Exercise directions: Give back exactly the lines of the data below, starting with the line that has "parameter int COOLDOWN" and going on through the line that has "assign free_vec = ~bullet_active;".

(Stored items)
**config.mk**
```make
export PLATFORM = sky130hd
export DESIGN_NAME = pipe_stage_buf
export DESIGN_NICKNAME = d
export VERILOG_FILES = /design/src/rtl/pipe_stage_buf.sv
export SDC_FILE = /design/constraint.sdc
export NUM_CORES = 1
export LEC_CHECK = 0
export ABC_AREA = 1
export CAP_MARGIN = 25
export CORE_UTILIZATION = 47
export CTS_CLUSTER_SIZE = 30
export DETAILED_ROUTE_END_ITERATION = 16
export GPL_ROUTABILITY_DRIVEN = 0
export PLACE_DENSITY = 0.86
export SETUP_SLACK_MARGIN = 0.2
export SLEW_MARGIN = 20
export SYNTH_ARGS = -nofsm -noshare
export SYNTH_HDL_FRONTEND = slang
export SYNTH_SLANG_ARGS = --single-unit
```
**constraint.sdc**
```tcl
create_clock -name clock -period 1.96 [get_ports clock]
set_input_delay 0.294 -clock clock [delete_from_list [all_inputs] [get_ports clock]]
set_output_delay 0.294 -clock clock [all_outputs]
set_load 0.01 [all_outputs]
```
==> src/rtl/alien_bullet_ctrl.sv <==
// Alien bullet pool: round-robin shooter select, spawn into lowest free slot, per-tick fall and player hit test.
// Outputs registered (1-cycle latency); no backpressure, rejected requests pulse shot_dropped. Option: ALIEN_BULLET_COOLDOWN_EN.
module alien_bullet_ctrl #(
   parameter int NUM_BULLETS = 4,
   parameter int NUM_ALIENS  = 5,
   parameter int SPEED       = 4,
   parameter int SCREEN_H    = 480,
   parameter int ALIEN_W     = 16,
   parameter int ALIEN_H     = 16,
   parameter int BULLET_W    = 2,
   parameter int BULLET_H    = 6,
   parameter int PLAYER_Y    = 440,
   parameter int PLAYER_W    = 24,
   parameter int PLAYER_H    = 12,
   parameter int COOLDOWN    = 8
) (
   input  logic                     clk,
   input  logic                     reset_n,
   input  logic                     tick,
   input  logic                     alien_shoot,
   input  logic [9:0]               shooter_x,
   input  logic [8:0]               shooter_y,
   input  logic [9:0]               player_x,
   output logic [2:0]               shooter_sel,
   output logic [NUM_BULLETS-1:0]   bullet_active,
   output logic [NUM_BULLETS*10-1:0] bullet_x,
   output logic [NUM_BULLETS*10-1:0] bullet_y,
   output logic                     player_hit,
   output logic                     shot_dropped
);

   if (NUM_BULLETS < 2 || NUM_BULLETS > 8 || NUM_ALIENS < 1 || NUM_ALIENS > 8 || COOLDOWN < 1) begin : g_param_err
      $error("alien_bullet_ctrl: parameter out of range");
   end

   logic [NUM_BULLETS-1:0]    free_vec;
   logic [NUM_BULLETS-1:0]    alloc_oh;
   logic [9:0]                spawn_x;
   logic [9:0]                spawn_y;
   logic                      spawn_ok;
   logic                      cool_ok;
   logic                      accept;

   logic [NUM_BULLETS-1:0]    active_nxt;
   logic [NUM_BULLETS*10-1:0] x_nxt;
   logic [NUM_BULLETS*10-1:0] y_nxt;
   logic                      hit_nxt;
   logic [2:0]                sel_nxt;
   logic [9:0]                ny;
   logic [10:0]               bx11;
   logic [10:0]               ny11;
   logic [10:0]               px11;

   // Allocation looks only at the registered active vector, so a slot freed this tick stays unavailable.
   assign free_vec = ~bullet_active;
   assign alloc_oh = free_vec & (~free_vec + NUM_BULLETS'(1));
   assign spawn_x  = shooter_x + 10'(ALIEN_W / 2 - BULLET_W / 2);
   assign spawn_y  = {1'b0, shooter_y} + 10'(ALIEN_H);
   assign spawn_ok = spawn_y < 10'(SCREEN_H);
   assign accept   = alien_shoot && (|free_vec) && spawn_ok && cool_ok;
   assign px11     = {1'b0, player_x};

`ifdef ALIEN_BULLET_COOLDOWN_EN
   localparam int CW = $clog2(COOLDOWN + 1);
   logic [CW-1:0] cool_cnt;

   assign cool_ok = (cool_cnt == '0);

   always_ff @(posedge clk or negedge reset_n) begin
      if (!reset_n) begin
         cool_cnt <= '0;
      end else if (accept) begin
         cool_cnt <= CW'(COOLDOWN);
      end else if (tick && cool_cnt != '0) begin
         cool_cnt <= cool_cnt - CW'(1);
      end
   end
`else
   assign cool_ok = 1'b1;
`endif

   always_comb begin
      active_nxt = bullet_active;
      x_nxt      = bullet_x;
      y_nxt      = bullet_y;
      hit_nxt    = 1'b0;
      ny         = '0;
      bx11       = '0;
      ny11       = '0;
      for (int i = 0; i < NUM_BULLETS; i++) begin
         ny   = bullet_y[i*10 +: 10] + 10'(SPEED);
         bx11 = {1'b0, bullet_x[i*10 +: 10]};
         ny11 = {1'b0, ny};
         if (tick && bullet_active[i]) begin
            if (ny >= 10'(SCREEN_H)) begin
               active_nxt[i] = 1'b0;
            end else if ((bx11 + 11'(BULLET_W) > px11) &&
                         (bx11 < px11 + 11'(PLAYER_W)) &&
                         (ny11 + 11'(BULLET_H) > 11'(PLAYER_Y)) &&
                         (ny11 < 11'(PLAYER_Y + PLAYER_H))) begin
               active_nxt[i] = 1'b0;
               hit_nxt       = 1'b1;
            end else begin
               y_nxt[i*10 +: 10] = ny;
            end
         end
         // New bullet lands unmoved; it is first hit-tested on the following tick.
         if (accept && alloc_oh[i]) begin
            active_nxt[i]     = 1'b1;
            x_nxt[i*10 +: 10] = spawn_x;
            y_nxt[i*10 +: 10] = spawn_y;
         end
      end
   end

   always_comb begin
      sel_nxt = shooter_sel;
      if (accept) begin
         sel_nxt = (shooter_sel == 3'(NUM_ALIENS - 1)) ? 3'd0 : shooter_sel + 3'd1;
      end
   end

   always_ff @(posedge clk or negedge reset_n) begin
      if (!reset_n) begin
         bullet_active <= '0;
         bullet_x      <= '0;
         bullet_y      <= '0;
         shooter_sel   <= '0;
         player_hit    <= 1'b0;
         shot_dropped  <= 1'b0;
      end else begin
         bullet_active <= active_nxt;
         bullet_x      <= x_nxt;
         bullet_y      <= y_nxt;
         shooter_sel   <= sel_nxt;
         player_hit    <= hit_nxt;
         shot_dropped  <= alien_shoot && !accept;
      end
   end

endmodule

Task answer:
   parameter int COOLDOWN    = 8
) (
   input  logic                     clk,
   input  logic                     reset_n,
   input  logic                     tick,
   input  logic                     alien_shoot,
   input  logic [9:0]               shooter_x,
   input  logic [8:0]               shooter_y,
   input  logic [9:0]               player_x,
   output logic [2:0]               shooter_sel,
   output logic [NUM_BULLETS-1:0]   bullet_active,
   output logic [NUM_BULLETS*10-1:0] bullet_x,
   output logic [NUM_BULLETS*10-1:0] bullet_y,
   output logic                     player_hit,
   output logic                     shot_dropped
);

   if (NUM_BULLETS < 2 || NUM_BULLETS > 8 || NUM_ALIENS < 1 || NUM_ALIENS > 8 || COOLDOWN < 1) begin : g_param_err
      $error("alien_bullet_ctrl: parameter out of range");
   end

   logic [NUM_BULLETS-1:0]    free_vec;
   logic [NUM_BULLETS-1:0]    alloc_oh;
   logic [9:0]                spawn_x;
   logic [9:0]                spawn_y;
   logic                      spawn_ok;
   logic                      cool_ok;
   logic                      accept;

   logic [NUM_BULLETS-1:0]    active_nxt;
   logic [NUM_BULLETS*10-1:0] x_nxt;
   logic [NUM_BULLETS*10-1:0] y_nxt;
   logic                      hit_nxt;
   logic [2:0]                sel_nxt;
   logic [9:0]                ny;
   logic [10:0]               bx11;
   logic [10:0]               ny11;
   logic [10:0]               px11;

   // Allocation looks only at the registered active vector, so a slot freed this tick stays unavailable.
   assign free_vec = ~bullet_active;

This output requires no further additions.